Some people seem to collect similar blueprints and books in the same manner that others collect rocks or stamps. It is only recently that so-called ASCII-traders (ASCII stands for American Standard Code for Information Interchange, which is really a method of coding text) have surfaced; these people are information collectors who dial into different BBS's and look for exciting and somewhat suspicious information. Don't ask me why they do this. Collecting non-living objects is something that one engages in for no reason whatsoever. The digital information collector's obsession is obviously as strong as that of a collector of physical items.



1 Alias Publications is one of the publishers that have offered to print this book. The editor-in-chief, Mikael Borg, wanted me to write more about Alias in this book, which I can understand. Alias is an excellent magazine for those who are interested in this type of material, but who don't have access to BBS's and the Internet, or the energy to dig out the electronic documents that describe hacking techniques. Alias has a shortage of good contributing writers, but they do the best they can, and the paper is interesting to read. Wicked voices claim that Alias is just out to make a quick buck, but as far as I can tell, this claim is not true. Most of the material seems to be thoroughly edited, and the design is far above underground standards.
Update : At present, Alias Publications has ceased doing business, and Mikael Borg has gone underground by moving to Thailand.

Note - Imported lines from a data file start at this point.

This is an optimization exercise on Yosys and OpenROAD, whose aim is small area, not a production implementation.
The RTL was checked by simulation tests, not by an equivalence proof against the original design.
Power figures rest on the tool's default switching activity, not on a simulated workload.

## try-maple
## cic3
module cic3
    #(parameter DECIMATION_FACTOR = 256,  
    parameter CLOCK_WIDTH = $clog2(DECIMATION_FACTOR),
    parameter NUMBITS = 3*CLOCK_WIDTH+1)
    (output logic [NUMBITS-1:0] out,  
    input logic in,  
    input logic clk,  
    input logic reset_n);  
localparam int W = 25;    
localparam int L = 141;   
localparam int PB = 26;   
localparam int PC = 52;   
localparam int PO = 119;  
localparam int NSEG = 3;
localparam int B1 = 9;    
localparam int B2 = 17;   
function automatic integer seg(input integer i);
    if (i >= B2) seg = 2;
    else if (i >= B1) seg = 1;
    else seg = 0;
endfunction
logic [7:0] cnt;           
logic [1:0] age;           
logic [W-1:0] acc1, acc2, acc3;
logic [NSEG-1:1] k1, k2, k3;   
logic [L-1:0] ring;
logic cy1, cy2;            
logic [W-1:0] sum1, sum2, sum3, acc3g, wr;
logic [W:0] cr1, cr2, cr3;
logic [NSEG-1:1] k1n, k2n, k3n;
logic ser_first, ser_act, out_load;
logic sa, sb, sc, s1, s2, c1i, c2i;
always_comb begin
    for (int i = 0; i < W; i++) begin
        wr[i]    = (cnt == seg(i));    
        acc3g[i] = wr[i] ? 1'b0 : acc3[i];
    end
    for (int i = 0; i < W; i++) begin
        if (i == 0) begin
            cr1[i] = in; cr2[i] = 1'b0; cr3[i] = 1'b0;
        end else if (i == B1) begin
            k1n[1] = cr1[i]; k2n[1] = cr2[i]; k3n[1] = cr3[i];
            cr1[i] = k1[1];  cr2[i] = k2[1];  cr3[i] = k3[1];
        end else if (i == B2) begin
            k1n[2] = cr1[i]; k2n[2] = cr2[i]; k3n[2] = cr3[i];
  ...
Size in the first run: roughly 500 cells after synthesis, roughly 260 flip-flops, about 28 I/O pins, ~8300 sq um of cells after synthesis.
make LEC_CHECK=0 CAP_MARGIN=20 CORE_MARGIN=2 CORE_UTILIZATION=40 SLEW_MARGIN=20 finish   # period 5.0 ns
run.sh (not shown) runs the stock make flow with config.mk's settings and CLKGATE_MAP_FILE= SYNTH_SCRIPT=/design/flow/synth_recipe.tcl, a recipe that flattens the netlist after the stock synthesis.
Modified inputs, try-indigo compared to try-maple
Settings: an added CTS_CLUSTER_DIAMETER of 50; an added CTS_CLUSTER_SIZE of 16; an added CTS_BUF_LIST of sky130_fd_sc_hd__clkbuf_8; a change of CORE_UTILIZATION from 40 to 70.
Notes after the runs:
Comparing try-indigo and try-maple, the higher all-layer global routing usage is on try-indigo.
Measured against each other, try-indigo and try-maple differ in count of placed standard cells in the final layout, fillers left out, the higher figure coming from try-maple.
Taking try-maple as the reference, in try-indigo synthesis-to-layout area growth saw a decrease; post-route total power now sits lower.
Relative to try-indigo, the following input files were edited for try-garnet:
Settings: CTS_BUF_LIST now sky130_fd_sc_hd__clkbuf_2, was sky130_fd_sc_hd__clkbuf_8; CORE_UTILIZATION now 40, was 70; CTS_CLUSTER_SIZE now 10, was 16; CTS_CLUSTER_DIAMETER no longer set, was 50.
- Summary of try-garnet over try-indigo: number of global-route vias before repair increased by 612 relative to the old numbers; critical path depth closely matched the old numbers; number of clock buffers in the layout increased by 73 relative to the old numbers; total clock buffers created by CTS increased by 40 relative to the old numbers; maximum level of the CTS H-tree increased by 1 relative to the old numbers.
- The run showing the greater wire length of the first global-routing pass is try-garnet.
Modified inputs, try-harbor compared to try-garnet
Settings: CTS_CLUSTER_DIAMETER newly set to 60; CTS_BUF_LIST changed from sky130_fd_sc_hd__clkbuf_2 to sky130_fd_sc_hd__clkbuf_8; CTS_CLUSTER_SIZE changed from 10 to 20; CORE_UTILIZATION changed from 40 to 60.
Results
- Higher hold slack among try-garnet and try-harbor: try-harbor
- Higher relative contribution of the clock network to total power goes to try-garnet over try-harbor.
- Global routing usage on met1: try-harbor > try-garnet
- try-harbor has completed all stages; timing, DRC and antenna checks passed.
diff inputs: try-harbor => try-juniper
Settings: CTS_CLUSTER_SIZE: 20 -> unset; CTS_CLUSTER_DIAMETER: 60 -> unset; CTS_BUF_LIST: sky130_fd_sc_hd__clkbuf_8 -> sky130_fd_sc_hd__clkbuf_4; CORE_UTILIZATION: 60 -> 40.
### Flow results
Status | try-juniper and try-harbor | clean. Per-cell via count in the routed design for try-juniper: 0.51 down relative to try-harbor. try-juniper ends up with lower global-route usage than try-harbor does. Worst setup slack deteriorates in try-juniper relative to try-harbor. try-juniper: routed wire length on met3 is about 54% higher than what try-harbor reported. Layout overhead on the synthesized area: lower on try-harbor. What try-juniper reported for first-iteration DRC count has to be multiplied by 2.5 to get the figure for try-harbor. Of try-juniper and try-harbor, the run reporting the lower combinational power was try-harbor. Routed wire in try-juniper totals more than in try-harbor.
Changes in try-tundra relative to try-juniper:
Settings: swapping 40 for 60 in CORE_UTILIZATION; swapping sky130_fd_sc_hd__clkbuf_4 for sky130_fd_sc_hd__clkbuf_16 in CTS_BUF_LIST; putting CTS_CLUSTER_DIAMETER at 100 where nothing was set; putting CTS_CLUSTER_SIZE at 35 where nothing was set.
[summary]
try-tundra vs. try-juniper: sequential cell fraction of total power increased 9.6 points; power in combinational cells decreased about 2%.
try-tundra ends up with lower clock skew than try-juniper does.
Looking at wire length per cell after detailed routing, try-tundra sits above try-juniper.
Summary of try-tundra over try-juniper: total power -680 uW, global-route usage +3.7 points, met2 global-route usage +4.5 points, total power density per cell area -9.7%, number of vias after detailed routing -420.
Cmp try-tundra and try-juniper / relative slew slack / lower: try-juniper

cic3, a different RTL version from the one above (not shown whole).
Size in the first run: ~260 flip-flops, roughly 28 I/O pins.
==> flow/config.mk <==
export PLATFORM = sky130hd
export DESIGN_NAME = cic3
export DESIGN_NICKNAME = cic3
export VERILOG_FILES = /design/flow/design.v
export SDC_FILE = /design/flow/constraint.sdc
export NUM_CORES = 4
export LEC_CHECK = 0
export CAP_MARGIN = 20
export CORE_MARGIN = 2
export CORE_UTILIZATION = 70
export CTS_BUF_LIST = sky130_fd_sc_hd__clkbuf_8
export CTS_CLUSTER_DIAMETER = 50
export CTS_CLUSTER_SIZE = 16
export SLEW_MARGIN = 20
==> flow/constraint.sdc <==
create_clock -name core_clock -period 5.0 [get_ports {clk}]
set_input_delay 1.0000 -clock core_clock [delete_from_list [all_inputs] [get_ports {clk}]]
set_output_delay 1.0000 -clock core_clock [all_outputs]
set_load 0.01 [all_outputs]
standard.sh (not shown) runs the stock make flow with config.mk's settings and CLKGATE_MAP_FILE= SYNTH_SCRIPT=/design/flow/synth_recipe.tcl, a recipe that flattens the netlist after the stock synthesis.
==> flow/flow/run.sh <==
#!/bin/bash
export BUFFER_PORTS_ARGS="-buffer_cell sky130_fd_sc_hd__buf_1"
export CTS_ARGS="-sink_clustering_enable -repair_clock_nets -sink_clustering_size 16 -sink_clustering_max_diameter 50 -buf_list sky130_fd_sc_hd__clkbuf_8 -root_buf sky130_fd_sc_hd__clkbuf_8 -dont_use_dummy_load"
bash standard.sh > standard.log 2>&1
Then changed:
==> flow/flow/run.sh (replaced) <==
#!/bin/bash
export BUFFER_PORTS_ARGS="-buffer_cell sky130_fd_sc_hd__buf_1"
bash standard.sh > standard.log 2>&1
Count of clock-buffer cells in the layout stays the same.
Utilization grows by 0.48 points.
Synthesized cell count stays the same.
Then changed:
==> flow/flow/run.sh (replaced) <==
#!/bin/bash
export BUFFER_PORTS_ARGS="-buffer_cell sky130_fd_sc_hd__buf_1"
export CTS_ARGS="-sink_clustering_enable -repair_clock_nets -sink_clustering_size 24 -sink_clustering_max_diameter 60 -buf_list sky130_fd_sc_hd__clkbuf_16 -root_buf sky130_fd_sc_hd__clkbuf_16 -dont_use_dummy_load"
bash standard.sh > standard.log 2>&1
Effect:
- The new run completed with no timing, DRC or antenna violations
- register-to-register slack hardly moves
- worst setup slack loses 0.0086 ns
- utilization is higher by 0.34 points
- global-route usage rises by 0.90 points
- synthesized cell count does not change
- power goes up by about 3.4%
Then changed:
==> flow/flow/run.sh (replaced) <==
#!/bin/bash
export BUFFER_PORTS_ARGS="-buffer_cell sky130_fd_sc_hd__buf_1"
export CTS_ARGS="-sink_clustering_enable -repair_clock_nets -sink_clustering_size 12 -sink_clustering_max_diameter 40 -buf_list sky130_fd_sc_hd__clkbuf_4 -root_buf sky130_fd_sc_hd__clkbuf_8 -dont_use_dummy_load"
bash standard.sh > standard.log 2>&1
What happened: The new run produced a clean layout; final area goes down by 1.5%; wire length goes down by 4.8%; count of clock-buffer cells in the layout goes up by 14; core utilization goes down by 1.2 points; register-to-register slack gains 0.02 ns; setup slack gains 0.017 ns.
Then changed:
==> flow/flow/run.sh (replaced) <==
#!/bin/bash
export BUFFER_PORTS_ARGS="-buffer_cell sky130_fd_sc_hd__buf_1"
export CTS_ARGS="-sink_clustering_enable -repair_clock_nets -sink_clustering_size 20 -sink_clustering_max_diameter 55 -buf_list sky130_fd_sc_hd__clkbuf_8 -root_buf sky130_fd_sc_hd__clkbuf_8 -dont_use_dummy_load"
bash standard.sh > standard.log 2>&1
The changed run ran to the end with no violations.
Sequential share of layout area is about the same.
Clock-buffer cell count fell by 12.
Non-clock buffer count fell by 1.
Setup slack got worse by 0.0074 ns.
Cell count fell by 2.0%.
Core utilization fell by 0.11 points.
Total power is about the same.
Fmax barely changes.
Wire length fell by 1.7%.
Critical path depth is unchanged.
Then changed:
==> flow/flow/run.sh (replaced) <==
#!/bin/bash
export BUFFER_PORTS_ARGS="-buffer_cell sky130_fd_sc_hd__buf_1"
export CTS_ARGS="-sink_clustering_enable -repair_clock_nets -sink_clustering_size 10 -sink_clustering_max_diameter 35 -buf_list sky130_fd_sc_hd__clkbuf_4 -root_buf sky130_fd_sc_hd__clkbuf_8 -dont_use_dummy_load"
bash standard.sh > standard.log 2>&1
=> The changed run completed without violations; worst hold slack is worse by 0.028 ns; final cell count grows by 2.9%; via count came out higher by 2.1%; die area is unchanged; clock skew grows by 0.021 ns; global-route usage climbs by 1.0 points; total power climbs by 2.6%; fmax stays flat; combinational power barely changes.

The RTL this note starts from:
==> flow/design.v <==
module cic3
    #(parameter DECIMATION_FACTOR = 256,  
    parameter CLOCK_WIDTH = $clog2(DECIMATION_FACTOR),
    parameter NUMBITS = 3*CLOCK_WIDTH+1)
    (output logic [NUMBITS-1:0] out,  
    input logic in,  
    input logic clk,  
    input logic reset_n);  
localparam int W = 25;    
localparam int L = 141;   
localparam int PB = 26;   
localparam int PC = 52;   
localparam int PO = 119;  
localparam int NSEG = 3;
localparam int B1 = 9;    
localparam int B2 = 17;   
localparam int WI = 24;   
function automatic integer seg(input integer i);
    if (i >= B2) seg = 2;
    else if (i >= B1) seg = 1;
    else seg = 0;
endfunction
logic [7:0] cnt;           
logic first;              
logic [WI-1:0] acc1, acc2, acc3;
logic [NSEG-1:1] k1, k2, k3;   
logic [L-1:0] ring;
logic cy1, cy2;            
logic zf;                  
logic [WI-1:0] sum1, sum2, sum3, acc3g, wr;
logic [WI:0] cr1, cr2, cr3;
logic [NSEG-1:1] k1n, k2n, k3n;
logic ser_first, ser_act, ser_last, out_load, flag_wr;
logic sa, sb, sc, s1, s2, c1i, c2i;
always_comb begin
    for (int i = 0; i < WI; i++) begin
        wr[i]    = (cnt == seg(i));    
        acc3g[i] = wr[i] ? 1'b0 : acc3[i];
    end
    for (int i = 0; i < WI; i++) begin
        if (i == 0) begin
            cr1[i] = in; cr2[i] = 1'b0; cr3[i] = 1'b0;
        end else if (i == B1) begin
            k1n[1] = cr1[i]; k2n[1] = cr2[i]; k3n[1] = cr3[i];
            cr1[i] = k1[1];  cr2[i] = k2[1];  cr3[i] = k3[1];
        end else if (i == B2) begin
            k1n[2] = cr1[i]; k2n[2] = cr2[i]; k3n[2] = cr3[i];
            cr1[i] = k1[2];  cr2[i] = k2[2];  cr3[i] = k3[2];
        end
        sum1[i]  = acc1[i] ^ cr1[i];
        cr1[i+1] = acc1[i] & cr1[i];
        sum2[i]  = acc2[i] ^ acc1[i] ^ cr2[i];
        cr2[i+1] = (acc2[i] & acc1[i]) | (acc2[i] & cr2[i]) | (acc1[i] & cr2[i]);
        sum3[i]  = acc3g[i] ^ acc2[i] ^ cr3[i];
        cr3[i+1] = (acc3g[i] & acc2[i]) | (acc3g[i] & cr3[i]) | (acc2[i] & cr3[i]);
    end
end
always_comb begin
    ser_first = (cnt == 8'd1);
    ser_act   = (cnt >= 8'd1) && (cnt <= 8'd25);
    ser_last  = (cnt == 8'd25);
    flag_wr   = (cnt == 8'd253);
    out_load  = (cnt == 8'd127);
    sa  = ring[0];
    sb  = ring[PB-1] & !ser_first;
    sc  = ring[PC];
    c1i = ser_first ? 1'b0 : cy1;
    c2i = ser_first ? 1'b1 : cy2;
    s1  = sa ^ sc ^ c1i;
    s2  = ser_last ? (zf & sa) : (s1 ^ ~sb ^ c2i);
end
always_ff @(posedge clk or negedge reset_n) begin
    if (!reset_n) begin
        cnt  <= '0;
        first <= 1'b1;
        acc1 <= '0;
        acc2 <= '0;
        k1   <= '0;
        k2   <= '0;
    end else begin
        cnt  <= cnt + 1'b1;
        if (cnt == 8'd255) first <= 1'b0;
        acc1 <= sum1;
        acc2 <= sum2;
        k1   <= k1n;
        k2   <= k2n;
    end
end
always_ff @(posedge clk) begin
    acc3 <= sum3;
    k3   <= k3n;
    cy1  <= (sa & sc) | (sa & c1i) | (sc & c1i);
    cy2  <= (s1 & ~sb) | (s1 & c2i) | (~sb & c2i);
    zf   <= (ser_first | zf) & ~s2;
    for (int i = 0; i < L; i++)
        ring[i] <= ring[(i+1) % L];
    for (int b = 0; b < WI; b++)
        if (wr[b])
            ring[b - seg(b)] <= acc3[b];
    if (flag_wr)
        ring[W-1+3] <= in;
    if (first)
        ring[PC-1] <= 1'b0;
    else if (ser_act)
        ring[PC-1] <= s2;
end
always_ff @(posedge clk) begin
    if (out_load)
        for (int b = 0; b < W; b++)
            out[b] <= ring[(PO+b) % L];
end
endmodule
Settings: LEC_CHECK=0, CAP_MARGIN=0, CORE_MARGIN=2, CORE_UTILIZATION=70, SLEW_MARGIN=0; clock period 5.0 ns.
==> flow/flow/run.sh <==
#!/bin/bash
export BUFFER_PORTS_ARGS="-buffer_cell sky130_fd_sc_hd__buf_1"
export CTS_ARGS="-sink_clustering_enable -repair_clock_nets -sink_clustering_size 20 -sink_clustering_max_diameter 55 -buf_list sky130_fd_sc_hd__clkbuf_8 -root_buf sky130_fd_sc_hd__clkbuf_8 -dont_use_dummy_load"
bash standard.sh > standard.log 2>&1
Edit:
- CAP_MARGIN: 0 -> 20
- CORE_UTILIZATION: 70 -> 85
- SLEW_MARGIN: 0 -> 20
After rerunning: Hold slack gains 0.014 ns; maximum frequency decreases by a few percent; worst setup slack is worse by 0.28 ns; design area came out lower slightly; routed wire length went up by well over a third.
Edit:
==> flow/run.sh (new file) <==
#!/bin/bash
# synth_recipe.tcl (not shown) runs the flow's synth.tcl, then flattens the netlist and writes it again
# the make line also repeats each setting of config.mk as NAME=value (left out here)
make -C /OpenROAD-flow-scripts/flow DESIGN_CONFIG=/design/flow/config.mk WORK_HOME=/design/flow/orfs CLKGATE_MAP_FILE= SYNTH_SCRIPT=/design/flow/synth_recipe.tcl finish
- CORE_UTILIZATION: 85 -> 70
- CTS_BUF_LIST: default -> sky130_fd_sc_hd__clkbuf_8
- CTS_CLUSTER_DIAMETER: default -> 50
- CTS_CLUSTER_SIZE: default -> 16
removed: flow/flow/run.sh
removed: flow/standard.sh
Outcome:
- global-route usage drops by 16 points
- worst setup slack is better by 0.24 ns
- routed wire length is lower by well over a third
- total power is higher slightly
- final cell count climbs by a little under a tenth
- first-iteration DRC count goes down by well over a third
- utilization shrinks by 12 points
- fmax came out higher by a few percent
- critical path depth is unchanged
- synthesized cell count is unchanged
Edit:
==> flow/flow/run.sh (new file) <==
#!/bin/bash
export BUFFER_PORTS_ARGS="-buffer_cell sky130_fd_sc_hd__buf_1"
export CTS_ARGS="-sink_clustering_enable -repair_clock_nets -sink_clustering_size 20 -sink_clustering_max_diameter 55 -buf_list sky130_fd_sc_hd__clkbuf_8 -root_buf sky130_fd_sc_hd__clkbuf_8 -dont_use_dummy_load"
bash standard.sh > standard.log 2>&1
==> flow/standard.sh (new file) <==
#!/bin/bash
# synth_recipe.tcl (not shown) runs the flow's synth.tcl, then flattens the netlist and writes it again
# the make line also repeats each setting of config.mk as NAME=value (left out here)
make -C /OpenROAD-flow-scripts/flow DESIGN_CONFIG=/design/flow/config.mk WORK_HOME=/design/flow/orfs CLKGATE_MAP_FILE= SYNTH_SCRIPT=/design/flow/synth_recipe.tcl "${@:-finish}"
removed: flow/run.sh
Setup slack is better by 0.043 ns.
Sequential power stays flat.
Hold slack got worse by 0.0032 ns.
Cell count fell by a few percent.
Total power drops by a few percent.
Combinational power barely changes.
Clock skew climbs by 0.025 ns.
Clock-buffer cell count fell by 4.
Cell area falls by a few percent.

what the ideal ports hide:
The results above use ideal ports. As a check the final layouts listed here were re-extracted and re-timed, cells and wires unchanged.
Step 1 assumes that a clkbuf_16 drives the clock port and a buf_2 every other input.
Step 2 also shifts input and output timing later by t, the mid clock arrival at the registers, as if the neighbouring blocks saw the same clock.
a / b / c = ideal ports / drivers / drivers and shift; a / b = the first two.
run	t (ns)	setup WS [ns]	worst setup path at the end	latest minus earliest clock arrival (ns)	worst register clock-pin slew, ns
try-maple	0.555	0.399 / 0.399 / 0.399	register to register	0.012 / 0.012	0.06 / 0.06
try-indigo	0.538	0.313 / 0.313 / 0.313	register to register	0.017 / 0.017	0.10 / 0.10
try-garnet	0.809	0.350 / 0.350 / 0.350	register to register	0.077 / 0.077	0.12 / 0.12
try-harbor	0.536	0.448 / 0.448 / 0.448	register to register	0.021 / 0.021	0.12 / 0.12
try-juniper	0.682	0.365 / 0.365 / 0.365	register to register	0.060 / 0.060	0.07 / 0.07
try-tundra	0.490	0.466 / 0.466 / 0.466	register to register	0.026 / 0.025	0.12 / 0.12
the first run of note 2	0.510	0.271 / 0.271 / 0.271	register to register	0.050 / 0.051	0.09 / 0.09
the second run of note 2	0.532	0.264 / 0.264 / 0.264	register to register	0.018 / 0.019	0.10 / 0.10
the third run of note 2	0.485	0.256 / 0.256 / 0.256	register to register	0.060 / 0.060	0.09 / 0.09
the fourth run of note 2	0.522	0.272 / 0.272 / 0.272	register to register	0.057 / 0.058	0.12 / 0.12
the fifth run of note 2	0.508	0.265 / 0.265 / 0.265	register to register	0.049 / 0.048	0.11 / 0.11
the sixth run of note 2	0.514	0.274 / 0.274 / 0.274	register to register	0.064 / 0.065	0.11 / 0.11
the first run of note 3	0.510	0.482 / 0.482 / 0.482	register to register	0.037 / 0.037	0.11 / 0.11
the second run of note 3	0.518	0.203 / 0.203 / 0.203	register to register	0.033 / 0.032	0.12 / 0.12
the third run of note 3	0.534	0.439 / 0.439 / 0.439	register to register	0.013 / 0.012	0.10 / 0.10
the fourth run of note 3	0.510	0.482 / 0.482 / 0.482	register to register	0.037 / 0.037	0.11 / 0.11
After both steps setup and hold are still met in every run listed.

2 After writing this, one of my articles was accepted by Phrack (see Phrack #48, article 17): a historical summary of Swedish hacking culture, based on the research I did for this book.
3 The current method is manufacturing your own home-made cards that the new public phones accept as real credit cards.
4 An experienced hacker will instantly note that I've chosen a totally boring system: the AS-400.
5 Security experts constantly emphasize that there are destructive hackers out there. Remember that this threatening image provides the reason for their existence.
6 Pay attention to our definition of "anarchist" (see the first paragraph). Do not confuse hacker-anarchists with political anarchists. The Terrorist's Handbook was published in Sweden by a company that also published quite a bit of Nazi propaganda.